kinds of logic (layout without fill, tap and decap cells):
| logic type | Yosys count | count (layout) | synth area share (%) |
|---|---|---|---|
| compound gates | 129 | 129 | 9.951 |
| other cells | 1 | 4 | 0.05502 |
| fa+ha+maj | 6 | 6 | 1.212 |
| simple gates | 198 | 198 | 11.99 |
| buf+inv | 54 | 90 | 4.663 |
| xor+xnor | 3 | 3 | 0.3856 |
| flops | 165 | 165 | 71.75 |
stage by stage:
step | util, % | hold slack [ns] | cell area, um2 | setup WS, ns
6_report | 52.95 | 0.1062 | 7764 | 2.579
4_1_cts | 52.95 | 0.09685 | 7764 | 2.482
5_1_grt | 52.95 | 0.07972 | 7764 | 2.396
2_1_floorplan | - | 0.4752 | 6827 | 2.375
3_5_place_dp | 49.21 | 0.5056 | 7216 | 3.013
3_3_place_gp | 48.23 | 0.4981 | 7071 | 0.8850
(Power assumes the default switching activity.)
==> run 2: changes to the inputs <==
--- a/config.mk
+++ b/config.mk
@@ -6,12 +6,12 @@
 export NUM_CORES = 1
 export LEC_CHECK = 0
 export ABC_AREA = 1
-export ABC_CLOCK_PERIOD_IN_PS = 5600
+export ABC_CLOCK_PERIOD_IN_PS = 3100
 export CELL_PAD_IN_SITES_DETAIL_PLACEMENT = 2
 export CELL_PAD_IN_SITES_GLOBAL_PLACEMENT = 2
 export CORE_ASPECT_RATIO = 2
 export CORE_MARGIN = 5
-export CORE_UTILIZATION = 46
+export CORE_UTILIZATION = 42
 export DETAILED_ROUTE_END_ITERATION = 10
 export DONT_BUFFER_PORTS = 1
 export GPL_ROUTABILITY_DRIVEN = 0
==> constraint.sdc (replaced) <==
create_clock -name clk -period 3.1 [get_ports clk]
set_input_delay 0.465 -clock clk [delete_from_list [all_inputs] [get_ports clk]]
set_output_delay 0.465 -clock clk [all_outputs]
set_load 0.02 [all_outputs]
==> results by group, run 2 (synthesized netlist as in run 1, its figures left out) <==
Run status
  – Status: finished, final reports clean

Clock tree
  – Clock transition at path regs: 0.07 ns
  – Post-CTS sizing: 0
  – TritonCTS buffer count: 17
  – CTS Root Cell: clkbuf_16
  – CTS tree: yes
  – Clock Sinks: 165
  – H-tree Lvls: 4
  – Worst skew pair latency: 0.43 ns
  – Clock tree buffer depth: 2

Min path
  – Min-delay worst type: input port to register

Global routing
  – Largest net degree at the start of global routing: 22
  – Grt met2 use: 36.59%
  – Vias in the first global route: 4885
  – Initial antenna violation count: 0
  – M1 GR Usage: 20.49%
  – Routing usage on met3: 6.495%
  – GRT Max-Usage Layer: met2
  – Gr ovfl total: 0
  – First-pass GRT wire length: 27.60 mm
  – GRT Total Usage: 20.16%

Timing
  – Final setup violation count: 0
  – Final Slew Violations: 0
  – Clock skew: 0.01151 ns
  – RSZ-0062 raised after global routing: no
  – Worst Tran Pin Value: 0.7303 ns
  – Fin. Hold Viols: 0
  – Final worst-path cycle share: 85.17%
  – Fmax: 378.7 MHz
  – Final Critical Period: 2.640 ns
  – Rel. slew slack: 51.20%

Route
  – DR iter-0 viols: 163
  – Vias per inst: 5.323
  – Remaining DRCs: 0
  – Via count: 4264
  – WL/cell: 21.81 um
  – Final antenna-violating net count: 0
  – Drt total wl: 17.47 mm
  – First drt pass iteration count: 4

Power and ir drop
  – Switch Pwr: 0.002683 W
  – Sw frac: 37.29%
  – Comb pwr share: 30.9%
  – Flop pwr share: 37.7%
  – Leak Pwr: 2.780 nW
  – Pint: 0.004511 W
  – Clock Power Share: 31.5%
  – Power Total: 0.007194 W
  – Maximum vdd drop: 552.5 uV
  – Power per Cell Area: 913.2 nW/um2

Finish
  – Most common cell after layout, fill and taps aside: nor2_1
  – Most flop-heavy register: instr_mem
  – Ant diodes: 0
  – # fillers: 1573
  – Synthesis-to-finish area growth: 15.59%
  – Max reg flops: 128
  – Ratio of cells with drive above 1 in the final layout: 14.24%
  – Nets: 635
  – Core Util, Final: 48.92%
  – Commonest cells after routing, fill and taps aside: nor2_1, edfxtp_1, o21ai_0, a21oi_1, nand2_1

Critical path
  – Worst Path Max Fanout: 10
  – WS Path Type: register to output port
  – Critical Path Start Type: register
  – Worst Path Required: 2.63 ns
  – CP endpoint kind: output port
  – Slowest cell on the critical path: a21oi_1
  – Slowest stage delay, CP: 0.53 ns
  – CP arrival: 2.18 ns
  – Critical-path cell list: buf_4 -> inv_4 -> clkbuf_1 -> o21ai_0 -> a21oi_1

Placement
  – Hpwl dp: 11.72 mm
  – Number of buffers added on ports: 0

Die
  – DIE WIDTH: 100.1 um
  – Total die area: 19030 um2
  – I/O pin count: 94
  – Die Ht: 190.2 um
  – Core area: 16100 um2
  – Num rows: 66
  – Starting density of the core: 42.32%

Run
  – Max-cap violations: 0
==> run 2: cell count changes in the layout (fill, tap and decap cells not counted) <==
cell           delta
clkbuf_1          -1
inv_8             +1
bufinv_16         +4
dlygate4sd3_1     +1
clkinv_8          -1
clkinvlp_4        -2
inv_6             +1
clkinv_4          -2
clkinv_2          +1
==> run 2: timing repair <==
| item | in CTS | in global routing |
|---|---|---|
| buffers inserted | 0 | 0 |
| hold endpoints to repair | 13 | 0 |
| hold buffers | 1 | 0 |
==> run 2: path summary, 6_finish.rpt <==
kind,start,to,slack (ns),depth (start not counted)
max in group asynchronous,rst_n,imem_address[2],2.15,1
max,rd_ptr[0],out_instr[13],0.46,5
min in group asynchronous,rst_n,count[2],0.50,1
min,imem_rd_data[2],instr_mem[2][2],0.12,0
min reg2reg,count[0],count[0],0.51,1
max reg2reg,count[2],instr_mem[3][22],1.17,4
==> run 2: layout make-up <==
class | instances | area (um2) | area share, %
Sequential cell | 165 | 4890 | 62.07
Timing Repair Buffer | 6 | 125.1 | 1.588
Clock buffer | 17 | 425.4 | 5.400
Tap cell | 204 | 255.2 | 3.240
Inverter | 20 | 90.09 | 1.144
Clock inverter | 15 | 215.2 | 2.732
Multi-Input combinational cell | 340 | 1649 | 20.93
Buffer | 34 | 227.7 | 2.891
### config.mk
export PLATFORM = sky130hd
export DESIGN_NAME = stim_cmd_parser
export DESIGN_NICKNAME = d
export VERILOG_FILES = /design/src/rtl/stim_cmd_parser.sv
export SDC_FILE = /design/constraint.sdc
export NUM_CORES = 1
export LEC_CHECK = 0
export CORE_MARGIN = 3
export CORE_UTILIZATION = 25
export DETAILED_ROUTE_END_ITERATION = 16
export MAX_ROUTING_LAYER = met4
export SETUP_SLACK_MARGIN = 0.4
export SYNTH_ARGS = -nofsm -noshare
export SYNTH_HDL_FRONTEND = slang
export SYNTH_SLANG_ARGS = --single-unit
export TNS_END_PERCENT = 1
### constraint.sdc
create_clock -name sys_clk -period 2.24 [get_ports sys_clk]
set_input_delay 0.448 -clock sys_clk [delete_from_list [all_inputs] [get_ports sys_clk]]
set_output_delay 0.448 -clock sys_clk [all_outputs]
set_load 0.05 [all_outputs]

════

» **DIRECTIONS FOR THIS TASK**: The data above should be duplicated exactly and completely.

» **ANSWER SPACE**:
kinds of logic (layout without fill, tap and decap cells):
| logic type | Yosys count | count (layout) | synth area share (%) |
|---|---|---|---|
| compound gates | 129 | 129 | 9.951 |
| other cells | 1 | 4 | 0.05502 |
| fa+ha+maj | 6 | 6 | 1.212 |
| simple gates | 198 | 198 | 11.99 |
| buf+inv | 54 | 90 | 4.663 |
| xor+xnor | 3 | 3 | 0.3856 |
| flops | 165 | 165 | 71.75 |
stage by stage:
step | util, % | hold slack [ns] | cell area, um2 | setup WS, ns
6_report | 52.95 | 0.1062 | 7764 | 2.579
4_1_cts | 52.95 | 0.09685 | 7764 | 2.482
5_1_grt | 52.95 | 0.07972 | 7764 | 2.396
2_1_floorplan | - | 0.4752 | 6827 | 2.375
3_5_place_dp | 49.21 | 0.5056 | 7216 | 3.013
3_3_place_gp | 48.23 | 0.4981 | 7071 | 0.8850
(Power assumes the default switching activity.)
==> run 2: changes to the inputs <==
--- a/config.mk
+++ b/config.mk
@@ -6,12 +6,12 @@
 export NUM_CORES = 1
 export LEC_CHECK = 0
 export ABC_AREA = 1
-export ABC_CLOCK_PERIOD_IN_PS = 5600
+export ABC_CLOCK_PERIOD_IN_PS = 3100
 export CELL_PAD_IN_SITES_DETAIL_PLACEMENT = 2
 export CELL_PAD_IN_SITES_GLOBAL_PLACEMENT = 2
 export CORE_ASPECT_RATIO = 2
 export CORE_MARGIN = 5
-export CORE_UTILIZATION = 46
+export CORE_UTILIZATION = 42
 export DETAILED_ROUTE_END_ITERATION = 10
 export DONT_BUFFER_PORTS = 1
 export GPL_ROUTABILITY_DRIVEN = 0
==> constraint.sdc (replaced) <==
create_clock -name clk -period 3.1 [get_ports clk]
set_input_delay 0.465 -clock clk [delete_from_list [all_inputs] [get_ports clk]]
set_output_delay 0.465 -clock clk [all_outputs]
set_load 0.02 [all_outputs]
==> results by group, run 2 (synthesized netlist as in run 1, its figures left out) <==
Run status
  – Status: finished, final reports clean

Clock tree
  – Clock transition at path regs: 0.07 ns
  – Post-CTS sizing: 0
  – TritonCTS buffer count: 17
  – CTS Root Cell: clkbuf_16
  – CTS tree: yes
  – Clock Sinks: 165
  – H-tree Lvls: 4
  – Worst skew pair latency: 0.43 ns
  – Clock tree buffer depth: 2

Min path
  – Min-delay worst type: input port to register

Global routing
  – Largest net degree at the start of global routing: 22
  – Grt met2 use: 36.59%
  – Vias in the first global route: 4885
  – Initial antenna violation count: 0
  – M1 GR Usage: 20.49%
  – Routing usage on met3: 6.495%
  – GRT Max-Usage Layer: met2
  – Gr ovfl total: 0
  – First-pass GRT wire length: 27.60 mm
  – GRT Total Usage: 20.16%

Timing
  – Final setup violation count: 0
  – Final Slew Violations: 0
  – Clock skew: 0.01151 ns
  – RSZ-0062 raised after global routing: no
  – Worst Tran Pin Value: 0.7303 ns
  – Fin. Hold Viols: 0
  – Final worst-path cycle share: 85.17%
  – Fmax: 378.7 MHz
  – Final Critical Period: 2.640 ns
  – Rel. slew slack: 51.20%

Route
  – DR iter-0 viols: 163
  – Vias per inst: 5.323
  – Remaining DRCs: 0
  – Via count: 4264
  – WL/cell: 21.81 um
  – Final antenna-violating net count: 0
  – Drt total wl: 17.47 mm
  – First drt pass iteration count: 4

Power and ir drop
  – Switch Pwr: 0.002683 W
  – Sw frac: 37.29%
  – Comb pwr share: 30.9%
  – Flop pwr share: 37.7%
  – Leak Pwr: 2.780 nW
  – Pint: 0.004511 W
  – Clock Power Share: 31.5%
  – Power Total: 0.007194 W
  – Maximum vdd drop: 552.5 uV
  – Power per Cell Area: 913.2 nW/um2

Finish
  – Most common cell after layout, fill and taps aside: nor2_1
  – Most flop-heavy register: instr_mem
  – Ant diodes: 0
  – # fillers: 1573
  – Synthesis-to-finish area growth: 15.59%
  – Max reg flops: 128
  – Ratio of cells with drive above 1 in the final layout: 14.24%
  – Nets: 635
  – Core Util, Final: 48.92%
  – Commonest cells after routing, fill and taps aside: nor2_1, edfxtp_1, o21ai_0, a21oi_1, nand2_1

Critical path
  – Worst Path Max Fanout: 10
  – WS Path Type: register to output port
  – Critical Path Start Type: register
  – Worst Path Required: 2.63 ns
  – CP endpoint kind: output port
  – Slowest cell on the critical path: a21oi_1
  – Slowest stage delay, CP: 0.53 ns
  – CP arrival: 2.18 ns
  – Critical-path cell list: buf_4 -> inv_4 -> clkbuf_1 -> o21ai_0 -> a21oi_1

Placement
  – Hpwl dp: 11.72 mm
  – Number of buffers added on ports: 0

Die
  – DIE WIDTH: 100.1 um
  – Total die area: 19030 um2
  – I/O pin count: 94
  – Die Ht: 190.2 um
  – Core area: 16100 um2
  – Num rows: 66
  – Starting density of the core: 42.32%

Run
  – Max-cap violations: 0
==> run 2: cell count changes in the layout (fill, tap and decap cells not counted) <==
cell           delta
clkbuf_1          -1
inv_8             +1
bufinv_16         +4
dlygate4sd3_1     +1
clkinv_8          -1
clkinvlp_4        -2
inv_6             +1
clkinv_4          -2
clkinv_2          +1
==> run 2: timing repair <==
| item | in CTS | in global routing |
|---|---|---|
| buffers inserted | 0 | 0 |
| hold endpoints to repair | 13 | 0 |
| hold buffers | 1 | 0 |
==> run 2: path summary, 6_finish.rpt <==
kind,start,to,slack (ns),depth (start not counted)
max in group asynchronous,rst_n,imem_address[2],2.15,1
max,rd_ptr[0],out_instr[13],0.46,5
min in group asynchronous,rst_n,count[2],0.50,1
min,imem_rd_data[2],instr_mem[2][2],0.12,0
min reg2reg,count[0],count[0],0.51,1
max reg2reg,count[2],instr_mem[3][22],1.17,4
==> run 2: layout make-up <==
class | instances | area (um2) | area share, %
Sequential cell | 165 | 4890 | 62.07
Timing Repair Buffer | 6 | 125.1 | 1.588
Clock buffer | 17 | 425.4 | 5.400
Tap cell | 204 | 255.2 | 3.240
Inverter | 20 | 90.09 | 1.144
Clock inverter | 15 | 215.2 | 2.732
Multi-Input combinational cell | 340 | 1649 | 20.93
Buffer | 34 | 227.7 | 2.891
### config.mk
export PLATFORM = sky130hd
export DESIGN_NAME = stim_cmd_parser
export DESIGN_NICKNAME = d
export VERILOG_FILES = /design/src/rtl/stim_cmd_parser.sv
export SDC_FILE = /design/constraint.sdc
export NUM_CORES = 1
export LEC_CHECK = 0
export CORE_MARGIN = 3
export CORE_UTILIZATION = 25
export DETAILED_ROUTE_END_ITERATION = 16
export MAX_ROUTING_LAYER = met4
export SETUP_SLACK_MARGIN = 0.4
export SYNTH_ARGS = -nofsm -noshare
export SYNTH_HDL_FRONTEND = slang
export SYNTH_SLANG_ARGS = --single-unit
export TNS_END_PERCENT = 1
### constraint.sdc
create_clock -name sys_clk -period 2.24 [get_ports sys_clk]
set_input_delay 0.448 -clock sys_clk [delete_from_list [all_inputs] [get_ports sys_clk]]
set_output_delay 0.448 -clock sys_clk [all_outputs]
set_load 0.05 [all_outputs]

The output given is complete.